[What is being asked]:
A verbatim transcript of the lines below, starting at the first and ending with the one that holds "b1, b2, output", is what should be produced.

[Saved entries]
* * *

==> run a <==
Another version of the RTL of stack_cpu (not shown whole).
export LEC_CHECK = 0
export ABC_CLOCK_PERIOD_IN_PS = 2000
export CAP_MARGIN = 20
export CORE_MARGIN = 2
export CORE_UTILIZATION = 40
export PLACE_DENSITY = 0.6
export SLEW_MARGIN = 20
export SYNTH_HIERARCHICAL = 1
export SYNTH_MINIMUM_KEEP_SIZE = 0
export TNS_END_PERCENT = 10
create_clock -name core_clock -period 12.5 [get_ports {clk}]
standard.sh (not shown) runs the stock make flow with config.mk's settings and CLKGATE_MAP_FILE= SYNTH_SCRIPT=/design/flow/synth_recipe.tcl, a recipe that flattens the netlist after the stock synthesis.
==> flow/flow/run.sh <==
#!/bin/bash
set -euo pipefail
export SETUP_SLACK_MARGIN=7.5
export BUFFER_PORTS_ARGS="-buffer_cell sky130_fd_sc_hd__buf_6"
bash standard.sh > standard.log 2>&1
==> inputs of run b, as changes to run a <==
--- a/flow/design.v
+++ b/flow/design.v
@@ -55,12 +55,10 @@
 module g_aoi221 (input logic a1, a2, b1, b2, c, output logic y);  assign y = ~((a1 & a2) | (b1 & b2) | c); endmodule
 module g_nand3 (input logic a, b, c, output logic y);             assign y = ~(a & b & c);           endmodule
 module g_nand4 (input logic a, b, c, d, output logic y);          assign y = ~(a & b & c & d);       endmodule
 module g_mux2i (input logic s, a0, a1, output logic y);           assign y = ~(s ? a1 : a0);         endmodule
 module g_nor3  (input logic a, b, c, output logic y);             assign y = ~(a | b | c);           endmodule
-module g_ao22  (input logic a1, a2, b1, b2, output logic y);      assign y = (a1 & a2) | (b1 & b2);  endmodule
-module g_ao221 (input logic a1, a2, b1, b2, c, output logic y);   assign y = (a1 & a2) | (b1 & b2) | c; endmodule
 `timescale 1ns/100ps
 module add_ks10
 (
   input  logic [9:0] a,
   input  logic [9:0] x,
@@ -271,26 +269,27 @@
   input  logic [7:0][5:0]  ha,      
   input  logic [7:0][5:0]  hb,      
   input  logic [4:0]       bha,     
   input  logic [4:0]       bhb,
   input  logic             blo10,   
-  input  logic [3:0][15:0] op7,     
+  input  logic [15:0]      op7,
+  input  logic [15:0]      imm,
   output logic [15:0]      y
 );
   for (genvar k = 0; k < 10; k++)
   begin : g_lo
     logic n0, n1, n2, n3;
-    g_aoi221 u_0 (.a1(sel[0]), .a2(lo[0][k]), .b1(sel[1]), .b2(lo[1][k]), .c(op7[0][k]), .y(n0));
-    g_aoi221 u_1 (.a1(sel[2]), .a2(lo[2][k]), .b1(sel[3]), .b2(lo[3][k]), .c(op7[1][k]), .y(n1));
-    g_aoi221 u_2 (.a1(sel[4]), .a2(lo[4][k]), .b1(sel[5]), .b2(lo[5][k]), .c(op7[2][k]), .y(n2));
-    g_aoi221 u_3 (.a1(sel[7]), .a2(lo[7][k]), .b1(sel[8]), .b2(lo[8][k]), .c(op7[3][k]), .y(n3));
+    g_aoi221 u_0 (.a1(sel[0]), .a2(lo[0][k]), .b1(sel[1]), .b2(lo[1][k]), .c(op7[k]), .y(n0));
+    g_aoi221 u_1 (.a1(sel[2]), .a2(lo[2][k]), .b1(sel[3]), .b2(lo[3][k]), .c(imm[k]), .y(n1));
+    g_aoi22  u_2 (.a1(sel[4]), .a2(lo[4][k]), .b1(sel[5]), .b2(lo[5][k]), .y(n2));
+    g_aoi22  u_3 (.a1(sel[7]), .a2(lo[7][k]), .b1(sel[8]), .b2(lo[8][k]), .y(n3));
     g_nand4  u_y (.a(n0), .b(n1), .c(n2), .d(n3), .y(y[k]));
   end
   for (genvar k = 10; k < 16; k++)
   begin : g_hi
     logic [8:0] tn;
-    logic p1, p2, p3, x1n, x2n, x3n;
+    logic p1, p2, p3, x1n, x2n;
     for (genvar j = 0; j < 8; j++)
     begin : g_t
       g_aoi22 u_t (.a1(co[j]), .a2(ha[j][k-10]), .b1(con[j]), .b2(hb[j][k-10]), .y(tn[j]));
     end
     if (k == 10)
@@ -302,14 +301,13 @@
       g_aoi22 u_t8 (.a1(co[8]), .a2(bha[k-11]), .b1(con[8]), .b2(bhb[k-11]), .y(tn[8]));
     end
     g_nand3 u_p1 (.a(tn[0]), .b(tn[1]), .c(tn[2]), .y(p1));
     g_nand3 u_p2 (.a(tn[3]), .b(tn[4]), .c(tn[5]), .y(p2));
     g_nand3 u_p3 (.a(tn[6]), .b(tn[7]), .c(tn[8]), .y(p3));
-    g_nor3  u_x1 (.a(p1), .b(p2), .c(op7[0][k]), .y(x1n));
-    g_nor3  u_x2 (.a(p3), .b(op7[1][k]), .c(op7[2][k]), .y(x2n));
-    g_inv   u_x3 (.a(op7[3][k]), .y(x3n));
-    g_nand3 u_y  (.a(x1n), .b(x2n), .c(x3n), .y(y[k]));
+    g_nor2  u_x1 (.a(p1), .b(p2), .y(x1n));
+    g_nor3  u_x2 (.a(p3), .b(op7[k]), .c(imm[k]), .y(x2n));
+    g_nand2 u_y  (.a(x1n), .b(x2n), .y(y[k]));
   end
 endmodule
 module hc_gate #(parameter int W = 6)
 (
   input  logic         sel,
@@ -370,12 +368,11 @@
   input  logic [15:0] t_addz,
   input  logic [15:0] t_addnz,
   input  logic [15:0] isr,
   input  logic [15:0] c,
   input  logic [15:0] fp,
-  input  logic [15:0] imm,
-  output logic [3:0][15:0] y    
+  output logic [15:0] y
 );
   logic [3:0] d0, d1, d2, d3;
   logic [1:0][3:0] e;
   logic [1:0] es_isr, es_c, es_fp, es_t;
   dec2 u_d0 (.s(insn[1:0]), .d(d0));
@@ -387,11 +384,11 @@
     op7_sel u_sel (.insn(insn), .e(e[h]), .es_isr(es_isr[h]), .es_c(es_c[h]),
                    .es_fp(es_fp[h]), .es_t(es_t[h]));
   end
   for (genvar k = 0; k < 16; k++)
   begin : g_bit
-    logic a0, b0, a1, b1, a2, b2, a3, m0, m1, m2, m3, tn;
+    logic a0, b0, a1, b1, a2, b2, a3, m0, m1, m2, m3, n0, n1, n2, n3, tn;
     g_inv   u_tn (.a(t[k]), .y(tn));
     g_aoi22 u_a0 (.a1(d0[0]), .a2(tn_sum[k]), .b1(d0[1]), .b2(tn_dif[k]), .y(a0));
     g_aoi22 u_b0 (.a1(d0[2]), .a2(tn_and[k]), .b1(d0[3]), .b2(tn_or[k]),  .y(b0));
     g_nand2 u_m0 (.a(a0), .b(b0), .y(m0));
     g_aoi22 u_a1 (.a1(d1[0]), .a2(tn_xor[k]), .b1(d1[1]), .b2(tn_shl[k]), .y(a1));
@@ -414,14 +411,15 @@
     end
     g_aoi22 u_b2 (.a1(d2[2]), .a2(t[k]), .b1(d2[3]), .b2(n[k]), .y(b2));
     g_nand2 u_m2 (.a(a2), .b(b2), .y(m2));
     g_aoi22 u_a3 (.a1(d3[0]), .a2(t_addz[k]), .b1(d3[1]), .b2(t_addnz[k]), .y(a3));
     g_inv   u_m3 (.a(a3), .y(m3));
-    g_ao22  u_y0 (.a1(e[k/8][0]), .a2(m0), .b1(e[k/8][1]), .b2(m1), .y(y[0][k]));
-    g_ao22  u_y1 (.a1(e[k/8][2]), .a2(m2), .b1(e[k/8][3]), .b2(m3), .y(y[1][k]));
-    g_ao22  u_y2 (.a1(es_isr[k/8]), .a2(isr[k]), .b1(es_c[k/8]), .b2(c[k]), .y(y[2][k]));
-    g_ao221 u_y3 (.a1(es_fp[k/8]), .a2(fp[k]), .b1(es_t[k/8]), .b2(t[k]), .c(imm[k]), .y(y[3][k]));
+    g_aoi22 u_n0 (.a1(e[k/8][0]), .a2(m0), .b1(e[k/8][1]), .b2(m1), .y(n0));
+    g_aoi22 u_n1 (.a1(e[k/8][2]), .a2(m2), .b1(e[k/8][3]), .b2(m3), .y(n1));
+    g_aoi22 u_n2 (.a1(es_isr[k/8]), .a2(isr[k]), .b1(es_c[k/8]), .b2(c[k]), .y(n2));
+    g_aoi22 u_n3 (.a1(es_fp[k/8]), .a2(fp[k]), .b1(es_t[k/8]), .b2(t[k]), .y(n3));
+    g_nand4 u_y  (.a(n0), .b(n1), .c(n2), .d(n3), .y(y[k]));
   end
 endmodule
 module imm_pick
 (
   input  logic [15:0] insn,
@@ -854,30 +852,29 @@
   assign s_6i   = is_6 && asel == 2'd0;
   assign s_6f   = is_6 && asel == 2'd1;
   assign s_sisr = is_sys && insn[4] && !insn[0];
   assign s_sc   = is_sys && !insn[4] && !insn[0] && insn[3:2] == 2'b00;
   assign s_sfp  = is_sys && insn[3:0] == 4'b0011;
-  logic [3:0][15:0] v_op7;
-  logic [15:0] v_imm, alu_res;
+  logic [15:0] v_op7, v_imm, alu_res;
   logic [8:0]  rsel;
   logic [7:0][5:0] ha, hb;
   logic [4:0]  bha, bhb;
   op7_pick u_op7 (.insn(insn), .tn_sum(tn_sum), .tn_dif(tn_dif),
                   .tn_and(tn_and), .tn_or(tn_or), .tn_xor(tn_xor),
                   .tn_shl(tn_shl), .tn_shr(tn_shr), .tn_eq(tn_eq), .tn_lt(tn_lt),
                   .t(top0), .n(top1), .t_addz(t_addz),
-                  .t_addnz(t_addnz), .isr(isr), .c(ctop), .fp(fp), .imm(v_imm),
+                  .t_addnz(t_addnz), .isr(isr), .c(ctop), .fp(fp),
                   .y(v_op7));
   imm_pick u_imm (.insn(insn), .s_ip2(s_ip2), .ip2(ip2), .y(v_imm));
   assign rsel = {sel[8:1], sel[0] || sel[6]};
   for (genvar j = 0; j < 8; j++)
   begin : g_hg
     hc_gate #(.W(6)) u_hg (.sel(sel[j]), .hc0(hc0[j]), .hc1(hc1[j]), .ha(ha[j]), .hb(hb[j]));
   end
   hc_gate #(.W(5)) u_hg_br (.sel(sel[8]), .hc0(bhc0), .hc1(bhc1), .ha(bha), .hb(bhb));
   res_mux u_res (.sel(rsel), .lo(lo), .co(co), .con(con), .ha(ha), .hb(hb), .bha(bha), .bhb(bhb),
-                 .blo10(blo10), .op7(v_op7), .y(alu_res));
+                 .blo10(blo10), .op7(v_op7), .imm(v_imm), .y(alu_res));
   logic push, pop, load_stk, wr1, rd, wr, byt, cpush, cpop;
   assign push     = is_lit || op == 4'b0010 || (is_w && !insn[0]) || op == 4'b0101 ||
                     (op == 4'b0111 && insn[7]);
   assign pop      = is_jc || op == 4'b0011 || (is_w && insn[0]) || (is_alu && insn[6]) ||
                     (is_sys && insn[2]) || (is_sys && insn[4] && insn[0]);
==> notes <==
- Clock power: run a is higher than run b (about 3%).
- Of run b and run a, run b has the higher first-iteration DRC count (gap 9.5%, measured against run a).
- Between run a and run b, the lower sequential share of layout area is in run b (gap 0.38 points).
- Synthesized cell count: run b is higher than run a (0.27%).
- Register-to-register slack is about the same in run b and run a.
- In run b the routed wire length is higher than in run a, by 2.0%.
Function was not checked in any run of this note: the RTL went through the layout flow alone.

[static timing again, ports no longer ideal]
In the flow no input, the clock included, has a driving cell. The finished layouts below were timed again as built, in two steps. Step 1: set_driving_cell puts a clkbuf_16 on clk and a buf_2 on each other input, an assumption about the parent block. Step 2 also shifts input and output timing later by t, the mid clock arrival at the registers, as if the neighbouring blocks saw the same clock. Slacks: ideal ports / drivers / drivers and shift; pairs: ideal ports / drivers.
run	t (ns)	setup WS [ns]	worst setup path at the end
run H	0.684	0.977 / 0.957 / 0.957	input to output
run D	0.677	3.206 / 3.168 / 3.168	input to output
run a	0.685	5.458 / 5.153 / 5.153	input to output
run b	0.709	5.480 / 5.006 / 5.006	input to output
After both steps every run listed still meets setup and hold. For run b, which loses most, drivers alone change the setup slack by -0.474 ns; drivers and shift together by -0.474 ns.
Source: an optimization exercise on an open RTL-to-GDS flow (aim: small area, a short achievable clock period and few clock cycles per item). Production flows keep margins and buffers that such runs may drop.
The RTL was checked by simulation tests, not by an equivalence proof against the original design.
Power figures rest on the tool's default switching activity, not on a simulated workload.

## the baseline
## aging_sighting_table
module aging_sighting_table #(
  parameter int unsigned TABLE_DEPTH = TABLE_DEPTH_DEF
) (
  input  wire logic                clk_i,
  input  wire logic                rst_ni,
  input  wire logic                in_valid_i,
  output logic                     in_ready_o,
  input  wire logic [ACT_W-1:0]    in_action_i,
  input  wire logic [ID_W-1:0]     in_entity_id_i,
  input  wire logic                in_entity_kind_i,
  output logic                     out_valid_o,
  input  wire logic                out_ready_i,
  output logic [STATUS_W-1:0]      out_status_o,
  output logic [ID_W-1:0]          out_id_o,
  output logic                     out_kind_o,
  output logic                     out_item_valid_o,
  output logic [EVICT_W-1:0]       out_evicted_count_o,
  output logic                     out_last_o,
  input  wire logic                cfg_valid_i,
  output logic                     cfg_ready_o,
  input  wire logic [AGE_W-1:0]    cfg_age_limit_i
);
Size in the first run: roughly 3800 cells after synthesis, about 1000 flip-flops.
clock: 8.0 ns
lec_check: 0
cap_margin: 20
core_margin: 2
core_utilization: 40
cts_cluster_diameter: 70
cts_cluster_size: 22
setup_slack_margin: 5.0
slew_margin: 20
run.sh (not shown) runs the stock make flow with config.mk's settings and CLKGATE_MAP_FILE= SYNTH_SCRIPT=/design/flow/synth_recipe.tcl, a recipe that flattens the netlist after the stock synthesis.
Testbench counts of the baseline, summed over its fixed seeds: cycles 8,413, items 4,800.
Input changes introduced in the candidate (baseline for comparison: the baseline):
--- a/flow/config.mk
+++ b/flow/config.mk
@@ -9,3 +9,3 @@
 export CORE_MARGIN = 2
-export CORE_UTILIZATION = 40
+export CORE_UTILIZATION = 35
 export CTS_CLUSTER_DIAMETER = 70
==> results.txt <==
The candidate vs the baseline, slowest library cell on the worst path: sky130_fd_sc_hd__nor4_4 vs sky130_fd_sc_hd__a221oi_1. The candidate: cell count higher than the baseline. Setup slack (higher): the baseline. The count of fill cells added during filler insertion in the baseline is 0.837 times that in the candidate. Lower total routed wire length on the met1 layer was reported by the baseline, not the candidate. Lower combinational fraction of design power goes to the baseline over the candidate. Cell-internal power in the candidate is about 0.32% below the baseline. Going from the baseline to the candidate, layout multi-input combinational cell count saw little to no change, worst hold slack fell by 0.036 ns.

---

== maple ==
Starting RTL as in the previous note.
export LEC_CHECK = 0
export CAP_MARGIN = 20
export CORE_MARGIN = 2
export CORE_UTILIZATION = 47
export CTS_CLUSTER_DIAMETER = 70
export CTS_CLUSTER_SIZE = 22
export SETUP_SLACK_MARGIN = 5.0
export SLEW_MARGIN = 20
create_clock -name core_clock -period 8.0 [get_ports {clk_i}]
Testbench counts of maple, summed over its fixed seeds: cycles 8,413, items 4,800.
Inputs modified between maple and sierra:
# maple
export LEC_CHECK = 0
export CAP_MARGIN = 20
export CORE_MARGIN = 2
export CORE_UTILIZATION = 47
export CTS_CLUSTER_DIAMETER = 70
export CTS_CLUSTER_SIZE = 22
export SETUP_SLACK_MARGIN = 5.0
export SLEW_MARGIN = 20
create_clock -name core_clock -period 8.0 [get_ports {clk_i}]
# sierra
export LEC_CHECK = 0
export CAP_MARGIN = 20
export CORE_MARGIN = 2
export CORE_UTILIZATION = 55
export CTS_CLUSTER_DIAMETER = 70
export CTS_CLUSTER_SIZE = 22
export SETUP_SLACK_MARGIN = 5.0
export SLEW_MARGIN = 20
create_clock -name core_clock -period 8.0 [get_ports {clk_i}]
==> comparison <==
Between sierra and maple, the number of antenna violations at the first check in global routing is lower for maple. Delta (sierra minus maple): post-synthesis simple-gate area fraction level, final total power moved up. Final weighted congestion of routability-driven global placement, sierra vs maple: down by a few percent. sierra ended up with flop to flop as its class of the most critical setup path; maple ended up with input pin to flop. Compared to maple, sierra has critical path depth 1 higher. As far as sequential power is concerned, maple and sierra perform about the same. From maple to sierra the numbers moved as follows: first-pass GRT wire length went up about 5%; cell area held; power per unit of standard cell area up about 6%.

[Solution]:
* * *

==> run a <==
Another version of the RTL of stack_cpu (not shown whole).
export LEC_CHECK = 0
export ABC_CLOCK_PERIOD_IN_PS = 2000
export CAP_MARGIN = 20
export CORE_MARGIN = 2
export CORE_UTILIZATION = 40
export PLACE_DENSITY = 0.6
export SLEW_MARGIN = 20
export SYNTH_HIERARCHICAL = 1
export SYNTH_MINIMUM_KEEP_SIZE = 0
export TNS_END_PERCENT = 10
create_clock -name core_clock -period 12.5 [get_ports {clk}]
standard.sh (not shown) runs the stock make flow with config.mk's settings and CLKGATE_MAP_FILE= SYNTH_SCRIPT=/design/flow/synth_recipe.tcl, a recipe that flattens the netlist after the stock synthesis.
==> flow/flow/run.sh <==
#!/bin/bash
set -euo pipefail
export SETUP_SLACK_MARGIN=7.5
export BUFFER_PORTS_ARGS="-buffer_cell sky130_fd_sc_hd__buf_6"
bash standard.sh > standard.log 2>&1
==> inputs of run b, as changes to run a <==
--- a/flow/design.v
+++ b/flow/design.v
@@ -55,12 +55,10 @@
 module g_aoi221 (input logic a1, a2, b1, b2, c, output logic y);  assign y = ~((a1 & a2) | (b1 & b2) | c); endmodule
 module g_nand3 (input logic a, b, c, output logic y);             assign y = ~(a & b & c);           endmodule
 module g_nand4 (input logic a, b, c, d, output logic y);          assign y = ~(a & b & c & d);       endmodule
 module g_mux2i (input logic s, a0, a1, output logic y);           assign y = ~(s ? a1 : a0);         endmodule
 module g_nor3  (input logic a, b, c, output logic y);             assign y = ~(a | b | c);           endmodule
-module g_ao22  (input logic a1, a2, b1, b2, output logic y);      assign y = (a1 & a2) | (b1 & b2);  endmodule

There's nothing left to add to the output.